3.5.1. Diffusion and ventilation
Oxygen enters the spiracle, passes through the length of the tracheae to the tracheoles and into the target cells by a combination of ventilation and diffusion along a concentration gradient, from high in the external air to low in the tissue. Whereas the net movement of oxygen molecules in the tracheal system is inward, the net movement of carbon dioxide and (in terrestrial insects) water vapor molecules is outward. Hence gas exchange in most terrestrial insects is a compromise between securing sufficient oxygen and reducing water loss via the spiracles. During periods of inactivity, the spiracles in many insects are kept closed most of the time, opening only periodically. In insects of xeric environments, the spiracles may be small with deep atria or have a mesh of cuticular projections in the orifice.
In insects without air sacs, such as most holometabolous larvae, diffusion appears to be the primary mechanism for the movement of gases in the tracheae and is always the sole mode of gas exchange at the tissues. The efficiency of diffusion is related to the distance of diffusion and perhaps to the diameter of the tracheae (Box 3.2). Recently, rapid cycles of tracheal compression and expansion have been observed in the head and thorax of some insects using X-ray videoing. Movements of the hemolymph and body could not explain these cycles, which appear to be a new mechanism of gas exchange in insects. In addition, large or dilated tracheae may serve as an oxygen reserve when the spiracles are closed. In very active insects, especially large ones, active pumping movements of the thorax and/or abdomen ventilate (pump air through) the outer parts of the tracheal system and so the diffusion pathway to the tissues is reduced.

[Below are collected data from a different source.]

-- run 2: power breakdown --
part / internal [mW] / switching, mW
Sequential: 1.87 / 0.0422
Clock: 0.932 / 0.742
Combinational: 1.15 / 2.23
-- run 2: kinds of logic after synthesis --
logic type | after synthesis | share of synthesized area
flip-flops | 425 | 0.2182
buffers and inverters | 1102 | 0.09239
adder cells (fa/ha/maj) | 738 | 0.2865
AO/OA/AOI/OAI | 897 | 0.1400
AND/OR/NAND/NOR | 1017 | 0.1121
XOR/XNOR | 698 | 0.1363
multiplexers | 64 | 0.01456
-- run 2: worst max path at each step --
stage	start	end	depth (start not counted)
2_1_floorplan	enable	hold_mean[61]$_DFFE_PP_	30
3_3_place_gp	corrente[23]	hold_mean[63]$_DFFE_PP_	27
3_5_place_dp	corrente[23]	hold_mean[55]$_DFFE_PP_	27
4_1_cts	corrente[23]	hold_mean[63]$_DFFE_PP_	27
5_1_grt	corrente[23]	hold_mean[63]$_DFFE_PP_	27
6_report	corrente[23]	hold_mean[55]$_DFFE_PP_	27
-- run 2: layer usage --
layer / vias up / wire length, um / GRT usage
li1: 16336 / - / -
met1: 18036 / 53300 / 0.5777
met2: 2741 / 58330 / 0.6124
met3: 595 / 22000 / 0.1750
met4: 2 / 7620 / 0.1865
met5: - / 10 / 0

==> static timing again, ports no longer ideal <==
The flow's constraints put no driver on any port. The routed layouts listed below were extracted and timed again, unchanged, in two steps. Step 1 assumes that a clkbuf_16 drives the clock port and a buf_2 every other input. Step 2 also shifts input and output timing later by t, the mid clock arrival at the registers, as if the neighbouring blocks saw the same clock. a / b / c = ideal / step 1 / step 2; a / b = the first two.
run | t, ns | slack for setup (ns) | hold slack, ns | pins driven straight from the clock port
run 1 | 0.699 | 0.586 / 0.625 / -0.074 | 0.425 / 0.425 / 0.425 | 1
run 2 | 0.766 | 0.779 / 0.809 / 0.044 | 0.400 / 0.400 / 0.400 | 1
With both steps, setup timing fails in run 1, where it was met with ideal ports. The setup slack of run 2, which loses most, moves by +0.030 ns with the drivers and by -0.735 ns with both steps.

Rhythmic thoracic movements and/or dorsoventral flattening or telescoping of the abdomen expels air, via the spiracles, from extensible or some partially compressible tracheae or from air sacs. Co-ordinated opening and closing of the spiracles usually accompanies ventilatory movements and provides the basis for the unidirectional air flow that occurs in the main tracheae of larger insects. Anterior spiracles open during inspiration and posterior ones open during expiration. The presence of air sacs, especially if large or extensive, facilitates ventilation by increasing the volume of tidal air that can be changed as a result of ventilatory movements. If the main tracheal branches are strongly ventilated, diffusion appears sufficient to oxygenate even the most actively respiring tissues, such as flight muscles. How- ever, the design of the gas-exchange system of insects places an upper limit on size because, if oxygen has to diffuse over a considerable distance, the requirements of a very large and active insect either could not be met, even with ventilatory movements and compression and expansion of tracheae, or would result in substantial loss of water through the spiracles. Interestingly, many large insects are long and thin, thereby minimizing the diffusion distance from the spiracle along the trachea to any internal organ.